DIRECTIONS FOR THIS TASK -> Look at every line below and count those containing "netlist". Answer with the number only.

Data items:
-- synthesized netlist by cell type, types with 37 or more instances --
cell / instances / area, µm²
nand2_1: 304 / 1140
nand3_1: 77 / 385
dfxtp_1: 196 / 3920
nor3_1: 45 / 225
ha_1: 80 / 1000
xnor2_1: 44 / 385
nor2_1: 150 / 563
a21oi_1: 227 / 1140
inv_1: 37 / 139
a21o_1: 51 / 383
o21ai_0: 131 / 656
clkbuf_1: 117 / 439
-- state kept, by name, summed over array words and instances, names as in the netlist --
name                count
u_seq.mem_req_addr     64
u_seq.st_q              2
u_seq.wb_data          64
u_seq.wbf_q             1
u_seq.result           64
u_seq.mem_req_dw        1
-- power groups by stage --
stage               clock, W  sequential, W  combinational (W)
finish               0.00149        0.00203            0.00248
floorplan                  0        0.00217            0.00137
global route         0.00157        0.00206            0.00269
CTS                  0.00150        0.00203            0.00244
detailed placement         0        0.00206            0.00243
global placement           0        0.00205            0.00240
==> src/rtl/adc_result_buf.sv <==
module adc_result_buf #(
    parameter int unsigned RES_W = 12
) (
    input  logic             clk,
    input  logic             rst,
    input  logic             conv_wr,
    input  logic [RES_W-1:0] conv_data,
    input  logic             sw_wr,
    input  logic [RES_W-1:0] sw_data,
    output logic [RES_W-1:0] result,
    output logic             done
);
    logic [RES_W-1:0] res_q;
    logic             done_q;

    always_ff @(posedge clk) begin
        if (rst) begin
            res_q  <= '0;
            done_q <= 1'b0;
        end else begin
            done_q <= conv_wr;
            if (conv_wr) begin
                res_q <= conv_data;
            end else if (sw_wr) begin
                res_q <= sw_data;
            end
        end
    end

    assign result = res_q;
    assign done   = done_q;
endmodule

RESULT FOR THIS EXERCISE -> 2